_WHAT THE EXERCISE ASKS_: How many of the lines below contain the word "assigned"? Only the number is wanted.
◇ ◇ ◇
**config.mk**
```make
export PLATFORM = sky130hd
export DESIGN_NAME = axi_lite_rr_arbiter
export DESIGN_NICKNAME = d
export VERILOG_FILES = /design/src/rtl/axi_lite_pkg.sv /design/src/rtl/axi_lite_rr_pick.sv /design/src/rtl/axi_lite_rr_arbiter.sv
export SDC_FILE = /design/constraint.sdc
export NUM_CORES = 1
export LEC_CHECK = 0
export ABC_AREA = 1
export CAP_MARGIN = 10
export CELL_PAD_IN_SITES_DETAIL_PLACEMENT = 1
export CELL_PAD_IN_SITES_GLOBAL_PLACEMENT = 1
export CORE_MARGIN = 5
export CORE_UTILIZATION = 14
export CTS_BUF_LIST = sky130_fd_sc_hd__clkbuf_16
export DETAILED_ROUTE_END_ITERATION = 10
export PLACE_DENSITY = 0.87
export SLEW_MARGIN = 20
export SYNTH_ARGS = -nofsm -noshare
export SYNTH_HDL_FRONTEND = slang
export SYNTH_SLANG_ARGS = --single-unit
```
**constraint.sdc**
```tcl
create_clock -name aclk -period 3.85 [get_ports aclk]
set_input_delay 0.77 -clock aclk [delete_from_list [all_inputs] [get_ports aclk]]
set_output_delay 0.77 -clock aclk [all_outputs]
set_load 0.05 [all_outputs]
```
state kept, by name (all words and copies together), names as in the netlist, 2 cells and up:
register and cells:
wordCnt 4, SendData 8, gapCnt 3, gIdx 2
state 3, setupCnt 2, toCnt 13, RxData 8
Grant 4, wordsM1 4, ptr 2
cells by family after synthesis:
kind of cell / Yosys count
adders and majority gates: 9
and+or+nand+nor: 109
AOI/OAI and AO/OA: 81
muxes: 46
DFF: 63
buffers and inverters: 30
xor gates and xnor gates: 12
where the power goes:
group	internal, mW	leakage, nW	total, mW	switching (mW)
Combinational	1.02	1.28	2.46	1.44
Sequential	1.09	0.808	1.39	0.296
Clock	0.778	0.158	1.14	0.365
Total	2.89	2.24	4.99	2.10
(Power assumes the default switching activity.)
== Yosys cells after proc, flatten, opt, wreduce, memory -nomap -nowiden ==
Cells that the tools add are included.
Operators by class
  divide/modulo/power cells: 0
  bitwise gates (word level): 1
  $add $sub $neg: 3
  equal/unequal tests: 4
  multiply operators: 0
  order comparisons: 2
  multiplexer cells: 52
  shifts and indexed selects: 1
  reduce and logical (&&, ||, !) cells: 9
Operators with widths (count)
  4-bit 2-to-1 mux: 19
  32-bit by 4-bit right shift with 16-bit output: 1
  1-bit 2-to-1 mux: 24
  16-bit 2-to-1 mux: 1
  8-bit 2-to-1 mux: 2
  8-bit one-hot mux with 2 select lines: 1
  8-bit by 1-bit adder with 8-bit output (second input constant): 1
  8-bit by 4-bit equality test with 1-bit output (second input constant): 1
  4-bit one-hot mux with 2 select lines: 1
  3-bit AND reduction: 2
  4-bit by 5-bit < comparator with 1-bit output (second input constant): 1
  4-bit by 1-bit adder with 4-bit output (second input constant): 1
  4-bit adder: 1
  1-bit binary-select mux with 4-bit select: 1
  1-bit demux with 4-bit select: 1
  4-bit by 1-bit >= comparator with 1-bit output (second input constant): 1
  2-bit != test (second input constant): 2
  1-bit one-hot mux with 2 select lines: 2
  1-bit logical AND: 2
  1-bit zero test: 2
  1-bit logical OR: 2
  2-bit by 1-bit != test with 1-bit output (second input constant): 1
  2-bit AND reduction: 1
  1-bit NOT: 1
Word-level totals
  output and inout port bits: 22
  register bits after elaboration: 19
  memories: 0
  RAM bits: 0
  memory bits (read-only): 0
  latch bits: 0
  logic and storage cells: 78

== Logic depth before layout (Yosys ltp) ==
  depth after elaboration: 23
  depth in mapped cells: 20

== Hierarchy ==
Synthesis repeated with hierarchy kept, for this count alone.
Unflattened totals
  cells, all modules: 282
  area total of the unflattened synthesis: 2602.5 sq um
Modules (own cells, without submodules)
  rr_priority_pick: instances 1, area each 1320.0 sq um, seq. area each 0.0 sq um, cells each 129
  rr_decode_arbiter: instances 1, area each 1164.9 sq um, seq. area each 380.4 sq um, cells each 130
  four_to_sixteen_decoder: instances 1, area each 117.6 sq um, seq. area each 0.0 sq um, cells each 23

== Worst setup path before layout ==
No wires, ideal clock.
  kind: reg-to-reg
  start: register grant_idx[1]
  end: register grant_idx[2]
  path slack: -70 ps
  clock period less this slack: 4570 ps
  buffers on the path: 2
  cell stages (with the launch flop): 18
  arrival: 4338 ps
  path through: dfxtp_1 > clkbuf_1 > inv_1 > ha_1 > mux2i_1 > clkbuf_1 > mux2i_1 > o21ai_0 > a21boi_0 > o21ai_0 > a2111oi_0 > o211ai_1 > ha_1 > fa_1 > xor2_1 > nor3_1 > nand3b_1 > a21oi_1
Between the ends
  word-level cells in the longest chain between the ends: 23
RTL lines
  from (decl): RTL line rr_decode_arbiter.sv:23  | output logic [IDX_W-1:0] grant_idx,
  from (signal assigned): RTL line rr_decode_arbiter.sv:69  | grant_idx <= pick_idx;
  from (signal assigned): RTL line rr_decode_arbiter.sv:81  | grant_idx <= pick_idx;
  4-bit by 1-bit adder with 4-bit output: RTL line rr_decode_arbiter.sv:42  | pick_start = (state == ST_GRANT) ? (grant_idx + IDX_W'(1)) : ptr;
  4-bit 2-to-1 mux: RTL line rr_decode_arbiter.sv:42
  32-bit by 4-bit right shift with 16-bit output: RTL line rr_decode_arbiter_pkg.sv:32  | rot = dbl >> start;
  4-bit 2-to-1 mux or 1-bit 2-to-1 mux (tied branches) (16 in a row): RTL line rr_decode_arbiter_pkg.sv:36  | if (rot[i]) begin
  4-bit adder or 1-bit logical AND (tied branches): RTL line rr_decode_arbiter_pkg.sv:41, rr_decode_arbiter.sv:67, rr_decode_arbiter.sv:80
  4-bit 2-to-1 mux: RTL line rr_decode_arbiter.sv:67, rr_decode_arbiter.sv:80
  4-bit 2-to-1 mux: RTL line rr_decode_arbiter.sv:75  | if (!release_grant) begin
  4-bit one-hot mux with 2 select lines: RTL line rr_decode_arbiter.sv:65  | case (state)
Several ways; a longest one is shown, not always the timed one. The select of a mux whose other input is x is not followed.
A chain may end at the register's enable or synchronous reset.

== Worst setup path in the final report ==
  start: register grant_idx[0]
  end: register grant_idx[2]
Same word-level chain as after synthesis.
`config.mk`:
```
export PLATFORM = sky130hd
export DESIGN_NAME = mu0_boot_controller
export DESIGN_NICKNAME = d
export VERILOG_FILES = /design/src/rtl/mu0_pkg.sv /design/src/rtl/mu0_bus_mux.sv /design/src/rtl/mu0_boot_controller.sv
export SDC_FILE = /design/constraint.sdc
export NUM_CORES = 1
export LEC_CHECK = 0
export CAP_MARGIN = 15
export CORE_AREA = 2 2 106 108
export DETAILED_ROUTE_END_ITERATION = 6
export DIE_AREA = 0 0 108 110
export GPL_ROUTABILITY_DRIVEN = 0
export PLACE_DENSITY = 0.69
export SKIP_CTS_REPAIR_TIMING = 1
export SLEW_MARGIN = 10
export SYNTH_ARGS = -nofsm -noshare
export SYNTH_HDL_FRONTEND = slang
export SYNTH_SLANG_ARGS = --single-unit
```
`constraint.sdc`:
```
create_clock -name clk -period 5.65 [get_ports clk]
set_input_delay 1.13 -clock clk [delete_from_list [all_inputs] [get_ports clk]]
set_output_delay 1.13 -clock clk [all_outputs]
set_load 0.05 [all_outputs]
```
`src/rtl/mu0_pkg.sv`:
```
// mu0_pkg
// Shared types for the MU0 boot controller slice.
//   opcode_t      - MU0 instruction opcodes (top nibble of an instruction word)
//   boot_state_t  - boot controller sequencer states
//   bus_owner_t   - which source currently drives the RAM port
package mu0_pkg;

    typedef enum logic [3:0] {
        OP_LDA = 4'd0,
        OP_STO = 4'd1,
        OP_ADD = 4'd2,
        OP_SUB = 4'd3,
        OP_JMP = 4'd4,
        OP_JGE = 4'd5,
        OP_JNE = 4'd6,
        OP_STP = 4'd7
    } opcode_t;

    typedef enum logic [1:0] {
        LOAD    = 2'd0,
        RUN     = 2'd1,
        DONE    = 2'd2,
        TIMEOUT = 2'd3
    } boot_state_t;

    typedef enum logic [1:0] {
        OWN_NONE   = 2'd0,
        OWN_LOADER = 2'd1,
        OWN_CPU    = 2'd2
    } bus_owner_t;

endpackage

```
`src/rtl/mu0_bus_mux.sv`:
```
// mu0_bus_mux
// Combinational two-source RAM port mux. The owner select picks the loader,
// the CPU, or nobody; with no owner the port is idle (no read, no write).
// Ports:
//   owner_i                                     - bus owner select
//   ld_address_i, ld_write_i, ld_writedata_i    - loader write request
//   cpu_address_i, cpu_read_i, cpu_write_i,
//   cpu_writedata_i                             - CPU bus request
//   mem_address_o, mem_read_o, mem_write_o,
//   mem_writedata_o                             - RAM port
module mu0_bus_mux
    import mu0_pkg::*;
#(
    parameter int ADDR_W = 12,
    parameter int DATA_W = 16
) (
    input  bus_owner_t          owner_i,
    input  logic [ADDR_W-1:0]   ld_address_i,
    input  logic                ld_write_i,
    input  logic [DATA_W-1:0]   ld_writedata_i,
    input  logic [ADDR_W-1:0]   cpu_address_i,
    input  logic                cpu_read_i,
    input  logic                cpu_write_i,
    input  logic [DATA_W-1:0]   cpu_writedata_i,
    output logic [ADDR_W-1:0]   mem_address_o,
    output logic                mem_read_o,
    output logic                mem_write_o,
    output logic [DATA_W-1:0]   mem_writedata_o
);

    always_comb begin
        mem_address_o   = '0;
        mem_read_o      = 1'b0;
        mem_write_o     = 1'b0;
        mem_writedata_o = '0;
        case (owner_i)
            OWN_LOADER: begin
                mem_address_o   = ld_address_i;
                mem_write_o     = ld_write_i;
                mem_writedata_o = ld_writedata_i;
            end
            OWN_CPU: begin
                mem_address_o   = cpu_address_i;
                mem_read_o      = cpu_read_i;
                mem_write_o     = cpu_write_i;
                mem_writedata_o = cpu_writedata_i;
            end
            default: ;
        endcase
    end

endmodule

```
`src/rtl/mu0_boot_controller.sv`:
```
// mu0_boot_controller
// Owns the MU0 CPU reset and the single RAM port. After reset it streams a
// program image into RAM with the CPU held in reset, then releases the CPU
// and watches it until it halts (STP) or a cycle timeout fires.
// Ports:
//   clk, rst                         - clock, synchronous active-high reset
//   load_valid/ready/data/last       - program image stream
//   reload                           - from DONE/TIMEOUT, restart loading
//   cpu_rst                          - registered reset to the CPU
//   cpu_running, cpu_address, cpu_read, cpu_write, cpu_writedata
//                                    - CPU status and bus request
//   cpu_readdata                     - read data back to the CPU
//   mem_address/read/write/writedata/readdata - RAM port
//   done, timed_out                  - halt status
//   words_loaded, cycle_count        - image size and RUN cycle count
module mu0_boot_controller
    import mu0_pkg::*;
#(
    parameter int              ADDR_W         = 12,
    parameter int              DATA_W         = 16,
    parameter longint unsigned TIMEOUT_CYCLES = 65536
) (
    input  logic                clk,
    input  logic                rst,
    input  logic                load_valid,
    output logic                load_ready,
    input  logic [DATA_W-1:0]   load_data,
    input  logic                load_last,
    input  logic                reload,
    output logic                cpu_rst,
    input  logic                cpu_running,
    input  logic [ADDR_W-1:0]   cpu_address,
    input  logic                cpu_read,
    input  logic                cpu_write,
    input  logic [DATA_W-1:0]   cpu_writedata,
    output logic [DATA_W-1:0]   cpu_readdata,
    output logic [ADDR_W-1:0]   mem_address,
    output logic                mem_read,
    output logic                mem_write,
    output logic [DATA_W-1:0]   mem_writedata,
    input  logic [DATA_W-1:0]   mem_readdata,
    output logic                done,
    output logic                timed_out,
    output logic [ADDR_W:0]     words_loaded,
    output logic [31:0]         cycle_count
);

    // Value of cycle_count on the edge that must trip the timeout.
    localparam logic [31:0] TIMEOUT_LAST = 32'(TIMEOUT_CYCLES - 1);

    boot_state_t         state_q, state_d;
    logic [ADDR_W-1:0]   load_addr_q, load_addr_d;
    logic [ADDR_W:0]     words_loaded_q, words_loaded_d;
    logic [31:0]         cycle_count_q, cycle_count_d;
    logic                done_q, done_d;
    logic                timed_out_q, timed_out_d;
    logic                cpu_rst_q, cpu_rst_d;

    logic                handshake;
    bus_owner_t          bus_owner;

    assign load_ready = (state_q == LOAD);
    assign handshake  = load_valid && load_ready;

    always_ff @(posedge clk) begin
        if (rst) begin
            state_q        <= LOAD;
            load_addr_q    <= '0;
            words_loaded_q <= '0;
            cycle_count_q  <= '0;
            done_q         <= 1'b0;
            timed_out_q    <= 1'b0;
            cpu_rst_q      <= 1'b1;
        end else begin
            state_q        <= state_d;
            load_addr_q    <= load_addr_d;
            words_loaded_q <= words_loaded_d;
            cycle_count_q  <= cycle_count_d;
            done_q         <= done_d;
            timed_out_q    <= timed_out_d;
            cpu_rst_q      <= cpu_rst_d;
        end
    end

    always_comb begin
        state_d        = state_q;
        load_addr_d    = load_addr_q;
        words_loaded_d = words_loaded_q;
        cycle_count_d  = cycle_count_q;
        done_d         = done_q;
        timed_out_d    = timed_out_q;

        case (state_q)
            LOAD: begin
                if (handshake) begin
                    load_addr_d    = load_addr_q + 1'b1;
                    words_loaded_d = words_loaded_q + 1'b1;
                    // Writing the top address means the RAM is full.
                    if (load_last || (load_addr_q == {ADDR_W{1'b1}})) begin
                        state_d = RUN;
                    end
                end
            end
            RUN: begin
                cycle_count_d = cycle_count_q + 32'd1;
                // A halt seen on the same edge as the timeout wins.
                if (!cpu_running) begin
                    state_d = DONE;
                    done_d  = 1'b1;
                end else if (cycle_count_q == TIMEOUT_LAST) begin
                    state_d     = TIMEOUT;
                    timed_out_d = 1'b1;
                end
            end
            DONE, TIMEOUT: begin
                if (reload) begin
                    state_d        = LOAD;
                    load_addr_d    = '0;
                    words_loaded_d = '0;
                    cycle_count_d  = '0;
                    done_d         = 1'b0;
                    timed_out_d    = 1'b0;
                end
            end
            default: state_d = LOAD;
        endcase

        // Derived from the next state so cpu_rst is already low in the
        // first RUN cycle and already high in the first LOAD/TIMEOUT cycle.
        cpu_rst_d = !((state_d == RUN) || (state_d == DONE));
    end

    // The RAM port is released during the reset cycle itself so a CPU store
    // that coincides with rst never lands in memory.
    always_comb begin
        if (rst) begin
            bus_owner = OWN_NONE;
        end else begin
            case (state_q)
                LOAD:    bus_owner = OWN_LOADER;
                RUN:     bus_owner = OWN_CPU;
                default: bus_owner = OWN_NONE;
            endcase
        end
    end

    mu0_bus_mux #(
        .ADDR_W (ADDR_W),
        .DATA_W (DATA_W)
    ) u_bus_mux (
        .owner_i         (bus_owner),
        .ld_address_i    (load_addr_q),
        .ld_write_i      (load_valid),
        .ld_writedata_i  (load_data),
        .cpu_address_i   (cpu_address),
        .cpu_read_i      (cpu_read),
        .cpu_write_i     (cpu_write),
        .cpu_writedata_i (cpu_writedata),
        .mem_address_o   (mem_address),
        .mem_read_o      (mem_read),
        .mem_write_o     (mem_write),
        .mem_writedata_o (mem_writedata)
    );

    assign cpu_readdata = mem_readdata;
    assign cpu_rst      = cpu_rst_q;
    assign done         = done_q;
    assign timed_out    = timed_out_q;
    assign words_loaded = words_loaded_q;
    assign cycle_count  = cycle_count_q;

endmodule

```
==> run metrics <==
outcome finished, final reports clean; Post-synth top flop dfxtp_1; Avg Inst Size Synth 7.863 um^2; CP max-delay cell ha_1; Post-Route WL 11510 um; max incr delay on CP 0.89 ns; most frequent cells in the layout clkdlybuf4s50_1, nor2_1, dfxtp_1, a22oi_1, buf_12; asr flop ratio synth 0; Cells after Synth 443; clock latency on the worst-skew pair 0.33 ns; Tcrit/Tclk final 0.7743; Final Power 1.023 mW; # setup viols final 0; Setup crit start kind input pin; ANT nets after route 0; fmax 0.2286 GHz; Die Footprint 11880 um^2; WS Path Type in -> out; Max VDD drop 0.0001109 V; synth unique cells 52; CP Data Required Time 4.52 ns; Cell Area, Synth 3483 um^2; Hold Slack 0.4924 ns; slew margin rel. 0.2441; Initial DRC Count 193; worst-path maximum fanout 29; remaining global-route overflow 0; Yosys reg bits 62; crit path time final 4.375 ns; hold depth 2; EDFF count, synth 0; Worst EP arrival 3.24 ns; layout cells sized above 1 0.1077; first-pass GRT wire length 18070 um; DP Worst Slack 1.283 ns; max-slew violation count 0; Port-buffer cells 130; vias in the first global route 3508; WL per Instance 16.72 um; Setup Skew 0.01289 ns; TritonCTS clock tree built; Die Width 108 um; cell count along the critical path 6; root buf cell clkbuf_8; Least-Margin Pin Slew 1.102 ns; sequential area share after synthesis 0.3563; Synth Warn # 0; R2R depth 5; PwrDens 196.2 nW/um^2; Reg clk slew, reported paths 0.06 ns; clk sink count 62; antenna cells 0; vias 3668; I/O pin cnt 163; Die Ht 110 um; WP buf/inv 3; Core Rows 38; leakage 1.801 nW; Area Overhead vs Synth 49.68%; TritonRoute pass-1 iters 4; dpl hpwl 8634 um; Initial Util 0.3256; final setup TNS 0 ns; All-Layer GR Usage 0.1946; crit end category output port; fin nets 620; Core ar. 10700 um^2; final hold viol count 0; syn nets 516; number of CTS-inserted buffers 9; CP top delay family buffers and inverters; CP cell instances clkdlybuf4s50_1, inv_1, nand2_1, ha_1, nor2_1, buf_12; largest net degree at the start of global routing 34; CTS max path bufs 2; Hold WC Path Type reg -> reg; RSZ-0062 raised after global routing false; max_cap viols 0; vias per inst 5.331; initial antenna violation count 0; CTS H-Tree Depth 3; residual DRC count 0; post-route setup slack 1.275 ns; leading cell type in the layout, fill and taps excluded clkdlybuf4s50_1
◇ ◇ ◇
_ANSWER SECTION_: 2